O Comitê de Política Monetária (Copom) do Banco Central decidiu, nesta quarta-feira (17), manter a taxa Selic em 15% ao ano, em linha com a estratégia de garantir a convergência da inflação à meta no chamado horizonte relevante de política monetária, que atualmente situa-se em 3,4% no cenário de referência.
De acordo com o comunicado, a decisão reflete o ambiente de elevada incerteza interna e externa, que exige cautela e vigilância redobrada na condução da política monetária. O Copom ressaltou que a manutenção dos juros em patamar contracionista por período prolongado é essencial para conter pressões inflacionárias e reancorar expectativas do mercado.
Riscos de alta e baixa para a inflação
O Banco Central destacou que os riscos para a inflação permanecem mais elevados do que o usual, tanto no campo de alta quanto no de baixa.
Entre os riscos de alta estão:
- Possível desancoragem das expectativas de inflação por tempo prolongado.
- Maior resiliência dos serviços, puxada por um mercado de trabalho aquecido e hiato do produto mais positivo.
- Impacto de fatores externos e internos, como taxa de câmbio mais depreciada e políticas econômicas que elevem os preços.
Por outro lado, entre os riscos de baixa aparecem:
- Desaceleração mais acentuada da economia doméstica.
- Cenário global mais fraco, em meio a choques comerciais e incertezas.
- Queda nos preços das commodities, com efeito desinflacionário.

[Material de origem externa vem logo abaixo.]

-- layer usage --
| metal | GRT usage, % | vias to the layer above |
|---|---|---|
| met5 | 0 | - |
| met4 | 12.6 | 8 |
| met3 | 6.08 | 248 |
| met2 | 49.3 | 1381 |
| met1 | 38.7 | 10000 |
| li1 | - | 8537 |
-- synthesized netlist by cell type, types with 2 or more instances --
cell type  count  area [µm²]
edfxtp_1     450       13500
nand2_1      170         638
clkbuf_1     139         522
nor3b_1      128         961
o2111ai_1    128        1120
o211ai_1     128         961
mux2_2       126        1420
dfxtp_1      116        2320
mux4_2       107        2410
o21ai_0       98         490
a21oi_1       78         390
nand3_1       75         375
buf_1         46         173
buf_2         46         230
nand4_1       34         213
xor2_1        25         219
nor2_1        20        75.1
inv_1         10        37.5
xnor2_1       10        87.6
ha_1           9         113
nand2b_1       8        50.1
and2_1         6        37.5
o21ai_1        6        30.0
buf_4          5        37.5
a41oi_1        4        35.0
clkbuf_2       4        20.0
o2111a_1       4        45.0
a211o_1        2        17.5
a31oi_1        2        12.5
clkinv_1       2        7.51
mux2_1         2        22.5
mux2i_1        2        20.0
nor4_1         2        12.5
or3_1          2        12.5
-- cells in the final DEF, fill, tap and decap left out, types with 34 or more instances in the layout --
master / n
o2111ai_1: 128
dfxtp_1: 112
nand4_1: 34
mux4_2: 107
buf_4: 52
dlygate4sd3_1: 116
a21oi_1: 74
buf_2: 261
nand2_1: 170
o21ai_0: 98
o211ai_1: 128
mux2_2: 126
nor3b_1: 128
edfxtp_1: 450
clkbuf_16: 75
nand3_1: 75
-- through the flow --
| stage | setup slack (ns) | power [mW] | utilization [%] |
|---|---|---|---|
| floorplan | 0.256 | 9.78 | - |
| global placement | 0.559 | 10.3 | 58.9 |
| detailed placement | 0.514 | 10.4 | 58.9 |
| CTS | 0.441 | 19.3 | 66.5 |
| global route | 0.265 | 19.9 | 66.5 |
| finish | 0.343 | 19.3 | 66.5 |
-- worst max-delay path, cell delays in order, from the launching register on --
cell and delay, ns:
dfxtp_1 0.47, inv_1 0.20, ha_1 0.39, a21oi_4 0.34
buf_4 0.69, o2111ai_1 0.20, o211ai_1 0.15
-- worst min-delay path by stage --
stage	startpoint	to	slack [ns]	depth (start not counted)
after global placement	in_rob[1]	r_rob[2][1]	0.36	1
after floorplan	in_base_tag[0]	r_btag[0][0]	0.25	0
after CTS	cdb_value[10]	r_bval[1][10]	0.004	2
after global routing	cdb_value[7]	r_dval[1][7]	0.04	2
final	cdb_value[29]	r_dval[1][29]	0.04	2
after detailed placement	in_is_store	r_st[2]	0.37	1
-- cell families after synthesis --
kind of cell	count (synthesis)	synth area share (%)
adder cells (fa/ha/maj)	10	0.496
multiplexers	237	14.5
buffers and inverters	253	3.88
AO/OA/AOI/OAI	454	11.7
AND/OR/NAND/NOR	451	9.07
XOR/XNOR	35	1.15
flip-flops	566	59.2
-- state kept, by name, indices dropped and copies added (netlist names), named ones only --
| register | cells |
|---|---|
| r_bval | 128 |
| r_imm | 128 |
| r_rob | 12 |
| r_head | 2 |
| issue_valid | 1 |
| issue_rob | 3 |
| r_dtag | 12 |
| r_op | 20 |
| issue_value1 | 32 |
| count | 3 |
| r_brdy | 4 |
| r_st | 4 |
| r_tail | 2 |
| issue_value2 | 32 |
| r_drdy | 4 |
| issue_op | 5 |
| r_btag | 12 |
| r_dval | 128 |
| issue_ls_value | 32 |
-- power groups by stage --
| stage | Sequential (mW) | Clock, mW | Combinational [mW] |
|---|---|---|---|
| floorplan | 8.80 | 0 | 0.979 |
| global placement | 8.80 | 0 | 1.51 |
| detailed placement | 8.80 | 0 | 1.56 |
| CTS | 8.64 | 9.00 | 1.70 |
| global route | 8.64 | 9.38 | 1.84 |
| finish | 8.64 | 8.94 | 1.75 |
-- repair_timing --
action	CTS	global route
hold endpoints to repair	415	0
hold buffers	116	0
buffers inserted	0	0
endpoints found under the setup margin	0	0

Pressões internas e externas
O Copom afirmou que segue atento aos desdobramentos da política fiscal no Brasil e às tarifas comerciais impostas pelos Estados Unidos, avaliando seus reflexos sobre a política monetária e os ativos financeiros.
No comunicado, a autoridade monetária destacou que o atual quadro combina:
- Expectativas desancoradas de inflação.
- Projeções ainda elevadas para os próximos anos.
- Atividade econômica resiliente.
- Pressões no mercado de trabalho.
Esses fatores reforçam a necessidade de juros elevados por mais tempo a fim de garantir estabilidade de preços.
Projeções de inflação
Na Tabela 1 divulgada pelo Copom, as projeções de inflação no cenário de referência ficaram assim:
| Índice de Preços | 2025 | 2026 | 1º tri 2027 |
|---|---|---|---|
| IPCA | 4,8% | 3,6% | 3,4% |
| IPCA Livres | 5,0% | 3,5% | 3,3% |
| IPCA Administrados | 4,3% | 3,8% | 3,8% |
Os números reforçam que o processo de desinflação será gradual, exigindo política monetária firme para trazer o IPCA de volta à meta.
Próximos passos da política monetária
O Comitê enfatizou que os futuros passos da política monetária dependerão da evolução dos dados e que não hesitará em retomar o ciclo de ajuste de juros caso seja necessário.
“A decisão de manter a taxa básm, aca de juros é compatível com a estratégia de convergência da inflação para a meta ao longo do horizonte relevante, sem prejuízo da suavização das flutuações do nível de atividade econômica e do fomento ao pleno emprego”, destacou o comunicado.
Assim, a decisão foi unânime entre os nove membros do Copom, incluindo o presidente do Banco Central, Gabriel Galípolo.